A local seed library is starting to grow

BY KATHY JOHNSTON

Seed slavery. Seed dictatorship. Seed sovereignty. These unusual-sounding concepts are at the root of a growing local—and global—effort to save and exchange seeds, free of charge, at a community level.


BANK ON IT
Should seeds be a free community resource? Some local plant enthusiasts are working to create a SLO County seed library or seed bank for everyone to use.
PHOTO BY SAVANNA ELLIOTT

Spurred by the rise in corporate ownership of the world’s seed stocks, and by an increasing number of patented, genetically modified organism (GMO) seeds, thousands of seed keepers around the world are saving seeds and working to keep them free.

San Luis Obispo County gardeners and free-seed advocates gathered Oct. 5 to exchange their recently harvested seeds and share ideas about building a local seed library. On long tables at one edge of the room, seeds of an incredible variety of vegetables, flowers, fruit, herbs, and native plants sat in carefully labeled paper bags, dishes, and envelopes.

Excited gardeners browsed and chatted, reading labels and gathering up whatever they wanted into recycled junk-mail envelopes for later planting.

“The idea is that seeds are community and public property,” Paso Robles farmer John DeRosier told the group. At a local seed library of the future, for example, backyard gardeners could check out a variety of seed—lettuce, say—then grow the lettuce, harvest the seeds, and give some back to the seed library.

DeRosier, who started saving seeds as a teenager, is especially intrigued by edible seed crops, such as grains, sunflowers, lentils, and garbanzo beans. He’s been growing historic varieties of oats, wheat, quinoa, millet, and other grains in fields all around SLO County.

“Seeds are such a powerful aspect of our heritage and our culture as humans, not just our food. There’s a tremendous amount of our history in grains,” he said. “The diversity, with tens of thousands of varieties of wheat, is the backbone of who we were and what made us strong.”

These days, though, most of the world’s grain crops consist of GMOs, a worrying trend that has led to a major loss of diversity, DeRosier said. Like others at the gathering, he supports Proposition 37, which would require labeling of food products containing GMOs.

In contrast to conventional plant breeding, where seeds from two plants of the same species are crossed, GMO crops are created in a laboratory by inserting a gene from one organism—plant or animal—into another organism that’s completely unrelated, such as crossing a tomato with
a salmon.

The resulting seeds are often patented by multinational corporations, preventing farmers all over the globe from saving and exchanging their own seeds for replanting.
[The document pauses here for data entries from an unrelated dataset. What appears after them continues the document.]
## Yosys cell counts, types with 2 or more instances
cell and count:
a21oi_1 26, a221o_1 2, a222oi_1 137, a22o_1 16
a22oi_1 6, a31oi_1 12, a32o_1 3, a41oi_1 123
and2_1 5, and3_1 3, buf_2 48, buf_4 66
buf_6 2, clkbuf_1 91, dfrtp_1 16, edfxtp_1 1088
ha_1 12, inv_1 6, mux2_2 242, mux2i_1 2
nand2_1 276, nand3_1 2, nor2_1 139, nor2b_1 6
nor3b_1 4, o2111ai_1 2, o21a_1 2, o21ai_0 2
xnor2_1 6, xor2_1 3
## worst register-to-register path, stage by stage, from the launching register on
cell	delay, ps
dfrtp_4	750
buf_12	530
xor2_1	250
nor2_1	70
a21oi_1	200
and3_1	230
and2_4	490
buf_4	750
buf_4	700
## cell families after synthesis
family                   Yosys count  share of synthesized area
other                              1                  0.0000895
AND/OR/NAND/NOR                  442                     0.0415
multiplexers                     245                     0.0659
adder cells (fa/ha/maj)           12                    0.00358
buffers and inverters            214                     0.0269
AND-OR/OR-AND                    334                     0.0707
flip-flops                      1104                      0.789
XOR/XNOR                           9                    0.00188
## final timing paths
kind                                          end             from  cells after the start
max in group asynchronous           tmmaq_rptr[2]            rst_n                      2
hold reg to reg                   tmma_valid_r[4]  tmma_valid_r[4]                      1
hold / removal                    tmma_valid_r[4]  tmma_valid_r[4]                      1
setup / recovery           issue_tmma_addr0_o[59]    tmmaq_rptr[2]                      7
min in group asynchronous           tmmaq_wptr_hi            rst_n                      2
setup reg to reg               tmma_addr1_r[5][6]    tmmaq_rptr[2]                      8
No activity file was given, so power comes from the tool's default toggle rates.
### ./config.mk
export PLATFORM = sky130hd
export DESIGN_NAME = csa
export DESIGN_NICKNAME = csa
export VERILOG_FILES = /design/flow/design.v
export SDC_FILE = /design/flow/constraint.sdc
export NUM_CORES = 4
export LEC_CHECK = 1
export CORE_AREA = 10 10 129 129
export DIE_AREA = 0 0 139 139
### ./constraint.sdc
current_design csa

set clk_period 1.0
set clk_io_pct 0.2

create_clock -name clk0 -period $clk_period

set non_clock_inputs [all_inputs -no_clocks]
set_input_delay [expr $clk_period * $clk_io_pct] -clock clk0 $non_clock_inputs
set_output_delay [expr $clk_period * $clk_io_pct] -clock clk0 [all_outputs]
### ./design.v
module csa(a,b,c,sum,carry);
input [62:0]a,b,c;
output [63:0]sum,carry;
assign sum[62:0]=a^b^c;
assign carry[63:1]= a&b | b&c | c&a;
assign carry[0]=0;
assign sum[63]=0;
endmodule  
### ./run.sh
#!/bin/bash
# OpenROAD 26Q1-2900-gdf79404cd8, Yosys 0.63+post, stock flow scripts
make -C /OpenROAD-flow-scripts/flow DESIGN_CONFIG=/design/flow/config.mk WORK_HOME=/design/flow/orfs finish
==> summary.txt <==
Implementation results

The highest achievable clock rate is 844 MHz. The cell type with the highest occurrence count on the critical path is sky130_fd_sc_hd__buf_6. The synthesized netlist was found by Yosys to have 66 cells. The number of antenna violations at the first check in global routing came to 0. The flop count is 0. The most critical hold endpoint after final layout shows a slack of 0.714 ns. The yosys synthesis warning count is 0. The wire length of the first global-routing pass is 15600 µm. The fraction of synthesized area in multiplexers is 0%. Per the GRT congestion report, total overflow comes to 0. Setup repair after global routing could not meet its margin everywhere. The pre-placement core utilization is 9.22%. The core outline area is 13900 µm². The total track usage is 10.5%.

The final tally of hold violations is 0. After its last routability iteration, the placer logged a weighted congestion of 0.918. Buffers inserted to repair hold after CTS numbered 0. The number of global-route vias before repair came to 2353. The capture point of the critical path was reported as sum[58]. The number of inserted diodes is 0.

In the detailed route, the total length drawn on met2 is 5550 µm. The violation tally recorded at the end of detailed-routing iteration 0 is 18. The cell area after placement is 4650 µm².

The peak ir drop on the vdd network is 0.000195 V. The layout has 0 clock buffers. The detailed route wirelength on metal3 is 1490 µm.

In this run the worst path has a maximum fanout of 1. The post-detailed-routing wire length is 10500 µm. The OpenROAD warning count is 34. The proportion of synthesized chip area in sequential cells is 0%. The total count of max-transition violations in the final report is 0. The total stage count of the critical path is 3. The detailed-route wire length per cell is 18.8 µm. The boundary pin count is 317.

After Yosys synthesis, AND-OR and OR-AND compound gates account for 0% of the synthesized area. The synthesized netlist devotes 0% of its cell area to XOR and XNOR gates. Counting tap cells, the placed design contains a total of 560 instances.

The path category of the worst min-delay check is in2out. The fraction of the core area covered by cells at the end of the flow is 28.5%. After layout, the worst path uses 119% of the clock period. The critical path class is in2out. For this run, the detailed router reports a per-instance via density of 3.39.

The number of different library cells used by synthesis comes to 3. Of the cells placed in the final design, the portion with a size suffix greater than 1 is 99.5%. After detailed routing, the number of remaining DRC violations is 0.

The post-synthesis simple-gate area fraction is 0%. The cell with the largest stage delay on the worst path is sky130_fd_sc_hd__fa_2. The die covers 19300 µm². The number of setup buffers added after CTS is 0. The critical path launch point type is an input pin. The final reports fail on setup timing. The post-synthesis chip area from yosys is 1280 µm².

The OpenROAD report gives the critical path a data arrival time of 0.99 ns. The OpenROAD report gives the critical path a required time of 0.80 ns. In this design, the largest share of critical-path delay is due to adder cells. The worst setup path is captured at an output pin. Total power for the finished layout comes to 1.70 mW. Among the non-sequential cells, adder cells take the most area. Relative to the synthesized area, the layout overhead comes to 209%. The final HPWL from detailed placement is 10200 µm.

In this run the core area contains 43 standard-cell rows. The most common logic cell in the final layout is sky130_fd_sc_hd__buf_2. The area share of fa/ha/maj cells after synthesis is 98.5%. The vertical die dimension reported for this design is 139 µm. The final antenna-violating net count is 0. The smallest setup slack after layout is -0.185 ns. The instance tally after logic synthesis is 66. The launching instance or port of the critical path is b[58]. The final non-filler cell total is 560. The number of cells on the worst hold path is listed as 3. Per the synthesis report, the single largest cell type by area occupies 98.5% of cell area.

The top routing layer in use is met4. The script reports the combined buffer and inverter count of the critical path as 2. After layout, the minimum clock period comes to 1.19 ns. The count of TritonRoute iterations in the first routing pass is 4.

Per the cell usage report, the commonest logic cells after layout are sky130_fd_sc_hd__buf_2, sky130_fd_sc_hd__buf_6, sky130_fd_sc_hd__fa_2. The leading area contributor after synthesis is sky130_fd_sc_hd__fa_1. According to the floorplan report, the die width is 139 µm. The average cell area after synthesis is 19.4 µm². For this run, the slowest stage of the critical path takes 0.58 ns. The final route contains 1897 vias. The static leakage power is 1.90 nW. The power per cell area is 430 nW/µm². The netlist area before placement is 1280 µm². Summing all flip-flop and latch instances after layout gives 0 µm².

The reported max-cap violation count is 0. After synthesis, the cell types taking the most area are sky130_fd_sc_hd__fa_1, sky130_fd_sc_hd__buf_4, sky130_fd_sc_hd__conb_1. Per STA, the worst path is made up of buf_6 > fa_2 > buf_6. The flow ran to the end, but the final reports show violations.

Entering global routing, the biggest net connects 2 pins. The met1 wire length is 3450 µm. The count of final setup violators is 67.

During placement, the flow inserted port buffers numbering 315. The area of all placed cells without fillers is 3960 µm².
“GMO—God Move Over,” quips a new report coordinated by food activist Dr. Vandana Shiva, Seed Freedom: A Global Citizens’ Report. Its 100 authors from around the world are calling for people to become empowered “to liberate seeds and themselves,” and for the rollback of patents and laws that have led to “seed slavery and seed dictatorship.”

“We are witnessing a seed emergency at a global level,” the report states.

For Melanie Blankenship, who grows seeds and plants to sell at her Nature’s Touch store in Templeton, a local seed library or seed bank would be a welcome resource.

“A seed library is truly needed. It’s a true form of food security. You cannot have the security of knowing your food will be there tomorrow unless you’re planting the seed,” she said in an interview after the Oct. 5 seed exchange.

She likes to grow rare, unusual, and old-fashioned varieties of plants and seeds, and said she has noticed an alarming reduction in the diversity of seeds available commercially ever since a few multinational corporations started buying up seed companies around the world.

A SLO County seed library—or seed bank, where people would deposit and withdraw seeds in an equal exchange—could help change that trend, Blankenship believes.

Quite a few details remain to be sorted out, and interested people will meet on Nov. 14 from 6 to 8 p.m. at the SLO Grange to continue the process.

“Growing seeds: it’s life, it’s vitality, it’s guaranteed good food for generations to come,” Blankenship said.